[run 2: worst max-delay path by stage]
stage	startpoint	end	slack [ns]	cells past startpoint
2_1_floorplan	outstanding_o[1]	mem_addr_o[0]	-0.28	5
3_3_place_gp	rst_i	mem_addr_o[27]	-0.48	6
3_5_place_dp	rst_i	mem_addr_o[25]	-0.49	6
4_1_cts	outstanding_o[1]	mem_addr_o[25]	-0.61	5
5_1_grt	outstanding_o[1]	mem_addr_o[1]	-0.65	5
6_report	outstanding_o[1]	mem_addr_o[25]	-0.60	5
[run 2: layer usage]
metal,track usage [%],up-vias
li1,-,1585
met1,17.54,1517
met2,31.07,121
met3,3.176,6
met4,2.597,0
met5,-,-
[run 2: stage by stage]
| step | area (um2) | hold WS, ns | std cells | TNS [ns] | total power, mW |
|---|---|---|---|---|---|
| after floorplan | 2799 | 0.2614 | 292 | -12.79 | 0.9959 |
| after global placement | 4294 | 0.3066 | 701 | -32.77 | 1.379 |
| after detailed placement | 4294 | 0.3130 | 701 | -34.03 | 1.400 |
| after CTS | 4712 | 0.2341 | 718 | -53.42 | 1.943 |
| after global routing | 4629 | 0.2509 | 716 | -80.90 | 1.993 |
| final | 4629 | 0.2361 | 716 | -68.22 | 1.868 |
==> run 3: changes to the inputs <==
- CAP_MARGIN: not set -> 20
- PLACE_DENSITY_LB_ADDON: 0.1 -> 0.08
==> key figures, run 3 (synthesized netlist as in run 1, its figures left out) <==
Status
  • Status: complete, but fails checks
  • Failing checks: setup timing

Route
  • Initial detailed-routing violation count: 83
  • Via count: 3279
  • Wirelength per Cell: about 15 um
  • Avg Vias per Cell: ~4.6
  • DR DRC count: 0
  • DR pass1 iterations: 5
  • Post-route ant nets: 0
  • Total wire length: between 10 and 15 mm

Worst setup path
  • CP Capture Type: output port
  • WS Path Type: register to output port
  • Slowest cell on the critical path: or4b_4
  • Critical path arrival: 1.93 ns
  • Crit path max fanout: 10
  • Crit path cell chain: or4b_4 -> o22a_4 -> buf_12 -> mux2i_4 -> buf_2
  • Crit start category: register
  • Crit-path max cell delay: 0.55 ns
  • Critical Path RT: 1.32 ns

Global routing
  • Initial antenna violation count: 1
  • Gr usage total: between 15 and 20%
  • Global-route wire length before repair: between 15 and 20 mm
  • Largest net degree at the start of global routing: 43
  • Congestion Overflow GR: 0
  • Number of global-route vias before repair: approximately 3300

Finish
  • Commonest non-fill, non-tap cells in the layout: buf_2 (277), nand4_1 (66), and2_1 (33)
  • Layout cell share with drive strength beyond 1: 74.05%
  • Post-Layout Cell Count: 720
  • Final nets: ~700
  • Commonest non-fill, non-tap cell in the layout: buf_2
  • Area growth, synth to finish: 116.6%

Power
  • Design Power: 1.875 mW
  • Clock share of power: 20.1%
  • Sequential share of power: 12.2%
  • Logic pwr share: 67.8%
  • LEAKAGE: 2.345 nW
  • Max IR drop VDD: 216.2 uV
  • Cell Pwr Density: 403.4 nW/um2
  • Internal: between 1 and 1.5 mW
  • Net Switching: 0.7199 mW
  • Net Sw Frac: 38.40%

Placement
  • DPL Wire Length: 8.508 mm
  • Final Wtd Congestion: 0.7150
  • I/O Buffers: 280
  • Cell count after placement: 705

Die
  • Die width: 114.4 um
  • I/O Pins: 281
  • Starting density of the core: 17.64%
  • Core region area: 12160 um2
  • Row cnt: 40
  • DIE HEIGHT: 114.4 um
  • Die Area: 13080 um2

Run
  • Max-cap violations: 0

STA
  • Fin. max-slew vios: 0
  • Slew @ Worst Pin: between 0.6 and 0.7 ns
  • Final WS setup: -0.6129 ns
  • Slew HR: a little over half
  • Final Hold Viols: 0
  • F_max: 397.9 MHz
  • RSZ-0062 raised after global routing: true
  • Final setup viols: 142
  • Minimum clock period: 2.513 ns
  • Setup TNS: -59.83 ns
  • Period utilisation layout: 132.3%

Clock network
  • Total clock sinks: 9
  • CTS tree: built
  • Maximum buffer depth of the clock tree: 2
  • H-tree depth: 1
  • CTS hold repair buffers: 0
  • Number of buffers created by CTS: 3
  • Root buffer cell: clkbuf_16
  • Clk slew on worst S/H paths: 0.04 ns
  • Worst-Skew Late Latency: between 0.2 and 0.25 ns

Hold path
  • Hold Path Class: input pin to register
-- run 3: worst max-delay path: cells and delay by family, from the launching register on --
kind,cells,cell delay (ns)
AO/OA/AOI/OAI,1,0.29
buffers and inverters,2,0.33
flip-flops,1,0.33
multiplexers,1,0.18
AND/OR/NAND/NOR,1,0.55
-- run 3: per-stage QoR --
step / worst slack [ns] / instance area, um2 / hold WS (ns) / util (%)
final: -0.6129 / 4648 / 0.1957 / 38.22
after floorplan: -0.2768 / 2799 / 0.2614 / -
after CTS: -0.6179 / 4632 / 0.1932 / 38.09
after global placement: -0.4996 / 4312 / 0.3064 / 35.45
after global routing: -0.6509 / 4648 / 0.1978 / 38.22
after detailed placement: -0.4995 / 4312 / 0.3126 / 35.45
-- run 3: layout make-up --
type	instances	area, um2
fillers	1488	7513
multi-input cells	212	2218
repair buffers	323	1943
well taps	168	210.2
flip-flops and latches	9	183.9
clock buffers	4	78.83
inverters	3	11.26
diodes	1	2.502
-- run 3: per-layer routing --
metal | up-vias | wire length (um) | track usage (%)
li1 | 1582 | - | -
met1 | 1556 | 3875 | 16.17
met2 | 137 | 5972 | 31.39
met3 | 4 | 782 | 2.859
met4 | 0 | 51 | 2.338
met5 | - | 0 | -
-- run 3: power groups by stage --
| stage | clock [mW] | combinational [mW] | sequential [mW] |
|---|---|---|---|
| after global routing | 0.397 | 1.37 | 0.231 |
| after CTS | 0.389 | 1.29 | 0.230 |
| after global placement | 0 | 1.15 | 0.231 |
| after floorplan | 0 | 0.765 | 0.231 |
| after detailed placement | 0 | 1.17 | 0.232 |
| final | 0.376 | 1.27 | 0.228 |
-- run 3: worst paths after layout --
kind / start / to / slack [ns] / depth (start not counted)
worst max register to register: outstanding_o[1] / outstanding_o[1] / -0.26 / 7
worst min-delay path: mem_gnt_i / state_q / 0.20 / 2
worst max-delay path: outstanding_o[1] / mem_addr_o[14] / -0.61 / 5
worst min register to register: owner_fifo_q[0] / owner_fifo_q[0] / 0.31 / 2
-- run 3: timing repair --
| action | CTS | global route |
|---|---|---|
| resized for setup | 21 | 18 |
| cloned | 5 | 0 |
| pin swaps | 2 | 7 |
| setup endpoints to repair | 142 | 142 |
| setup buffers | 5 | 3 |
`src/rtl/hemaia_clk_div_update_sequencer.sv`:
```
// Glitch-free runtime divisor update sequencer: gate, hold, load, settle, ungate.
// Optional HEMAIA_CLK_DIV_RAMP_EN: walk the divisor one step per load instead of jumping.
module hemaia_clk_div_update_sequencer #(
    parameter int unsigned MaxDivisionWidth = 8,
    parameter int unsigned DefaultDivision  = 1,
    parameter int unsigned GateHoldCycles   = 4
) (
    input  logic                        clk_i,
    input  logic                        rst_ni,
    input  logic [MaxDivisionWidth-1:0] req_divisor_i,
    input  logic                        req_valid_i,
    output logic [MaxDivisionWidth-1:0] divisor_o,
    output logic                        divisor_valid_o,
    output logic                        clk_en_o,
    output logic                        busy_o,
    output logic                        done_o
);

    localparam int unsigned W = MaxDivisionWidth;
    localparam logic [W-1:0] DefDiv = (DefaultDivision == 0) ? W'(1) : W'(DefaultDivision);
    localparam int unsigned GateCntW = (GateHoldCycles > 1) ? $clog2(GateHoldCycles) : 1;
    localparam logic [GateCntW-1:0] GateLast = GateCntW'(GateHoldCycles - 1);

    typedef enum logic [2:0] {
        IDLE   = 3'd0,
        GATE   = 3'd1,
        LOAD   = 3'd2,
        SETTLE = 3'd3,
        STEP   = 3'd4
    } state_e;

    state_e                state_q;
    logic                  req_prev_q;
    logic                  req_pulse_q;
    logic [W-1:0]          req_tgt_q;
    logic [GateCntW-1:0]   gate_cnt_q;
    logic [W:0]            settle_cnt_q;
    logic [W-1:0]          target_q;
    logic                  pend_valid_q;
    logic [W-1:0]          pend_tgt_q;
    logic [W-1:0]          divisor_q;
    logic                  div_valid_q;
    logic                  clk_en_q;
    logic                  busy_q;
    logic                  done_q;

    logic [W-1:0] req_clamped;
    logic         pend_any;
    logic [W-1:0] pend_tgt;
    logic [W:0]   settle_last;
    logic [W-1:0] load_div;

    assign req_clamped = (req_divisor_i == '0) ? W'(1) : req_divisor_i;

    // A request arriving in the same cycle overrides the stored one (latest wins).
    assign pend_any    = pend_valid_q | req_pulse_q;
    assign pend_tgt    = req_pulse_q ? req_tgt_q : pend_tgt_q;

    // Settle lasts 2*divisor cycles; divisor is never 0 so this cannot underflow.
    assign settle_last = {divisor_q, 1'b0} - (W+1)'(1);

`ifdef HEMAIA_CLK_DIV_RAMP_EN
    logic [W-1:0] step_tgt;
    assign step_tgt = pend_any ? pend_tgt : target_q;
    assign load_div = (divisor_q < target_q) ? divisor_q + W'(1) :
                      (divisor_q > target_q) ? divisor_q - W'(1) : divisor_q;
`else
    assign load_div = target_q;
`endif

    always_ff @(posedge clk_i) begin
        if (!rst_ni) begin
            state_q      <= IDLE;
            req_prev_q   <= 1'b0;
            req_pulse_q  <= 1'b0;
            req_tgt_q    <= '0;
            gate_cnt_q   <= '0;
            settle_cnt_q <= '0;
            target_q     <= DefDiv;
            pend_valid_q <= 1'b0;
            pend_tgt_q   <= '0;
            divisor_q    <= DefDiv;
            div_valid_q  <= 1'b0;
            clk_en_q     <= 1'b1;
            busy_q       <= 1'b0;
            done_q       <= 1'b0;
        end else begin
            req_prev_q  <= req_valid_i;
            req_pulse_q <= req_valid_i & ~req_prev_q;
            if (req_valid_i && !req_prev_q) begin
                req_tgt_q <= req_clamped;
            end
            div_valid_q <= 1'b0;
            done_q      <= 1'b0;

            case (state_q)
                IDLE: begin
                    if (pend_any) begin
                        pend_valid_q <= 1'b0;
                        if (pend_tgt == divisor_q) begin
                            done_q <= 1'b1;
                        end else begin
                            target_q   <= pend_tgt;
                            state_q    <= GATE;
                            gate_cnt_q <= '0;
                            clk_en_q   <= 1'b0;
                            busy_q     <= 1'b1;
                        end
                    end
                end
                GATE: begin
                    if (req_pulse_q) begin
                        pend_valid_q <= 1'b1;
                        pend_tgt_q   <= req_tgt_q;
                    end
                    if (gate_cnt_q == GateLast) begin
                        state_q     <= LOAD;
                        divisor_q   <= load_div;
                        div_valid_q <= 1'b1;
                    end else begin
                        gate_cnt_q <= gate_cnt_q + GateCntW'(1);
                    end
                end
                LOAD: begin
                    if (req_pulse_q) begin
                        pend_valid_q <= 1'b1;
                        pend_tgt_q   <= req_tgt_q;
                    end
                    state_q      <= SETTLE;
                    settle_cnt_q <= '0;
                end
                SETTLE: begin
                    if (settle_cnt_q != settle_last) begin
                        settle_cnt_q <= settle_cnt_q + (W+1)'(1);
                        if (req_pulse_q) begin
                            pend_valid_q <= 1'b1;
                            pend_tgt_q   <= req_tgt_q;
                        end
                    end else begin
                        pend_valid_q <= 1'b0;
`ifdef HEMAIA_CLK_DIV_RAMP_EN
                        target_q <= step_tgt;
                        clk_en_q <= 1'b1;
                        if (divisor_q == step_tgt) begin
                            state_q <= IDLE;
                            busy_q  <= 1'b0;
                            done_q  <= 1'b1;
                        end else begin
                            state_q <= STEP;
                        end
`else
                        done_q <= 1'b1;
                        if (pend_any) begin
                            // Chain straight into the queued update without ungating.
                            target_q   <= pend_tgt;
                            state_q    <= GATE;
                            gate_cnt_q <= '0;
                        end else begin
                            state_q  <= IDLE;
                            clk_en_q <= 1'b1;
                            busy_q   <= 1'b0;
                        end
`endif
                    end
                end
`ifdef HEMAIA_CLK_DIV_RAMP_EN
                STEP: begin
                    if (req_pulse_q) begin
                        pend_valid_q <= 1'b1;
                        pend_tgt_q   <= req_tgt_q;
                    end
                    state_q    <= GATE;
                    gate_cnt_q <= '0;
                    clk_en_q   <= 1'b0;
                end
`endif
                default: begin
                    state_q  <= IDLE;
                    clk_en_q <= 1'b1;
                    busy_q   <= 1'b0;
                end
            endcase
        end
    end

    assign divisor_o       = divisor_q;
    assign divisor_valid_o = div_valid_q;
    assign clk_en_o        = clk_en_q;
    assign busy_o          = busy_q;
    assign done_o          = done_q;

endmodule

```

☆ ☆ ☆ ☆ ☆ ☆ ☆

• _ASSIGNED TASK_: Above are some lines. Repeat exactly, and only, those from the line that has "0.6 and 0.7 ns" through the line that has "paths: 0.04 ns".

• _RESPONSE BOX_:
  • Slew @ Worst Pin: between 0.6 and 0.7 ns
  • Final WS setup: -0.6129 ns
  • Slew HR: a little over half
  • Final Hold Viols: 0
  • F_max: 397.9 MHz
  • RSZ-0062 raised after global routing: true
  • Final setup viols: 142
  • Minimum clock period: 2.513 ns
  • Setup TNS: -59.83 ns
  • Period utilisation layout: 132.3%

Clock network
  • Total clock sinks: 9
  • CTS tree: built
  • Maximum buffer depth of the clock tree: 2
  • H-tree depth: 1
  • CTS hold repair buffers: 0
  • Number of buffers created by CTS: 3
  • Root buffer cell: clkbuf_16
  • Clk slew on worst S/H paths: 0.04 ns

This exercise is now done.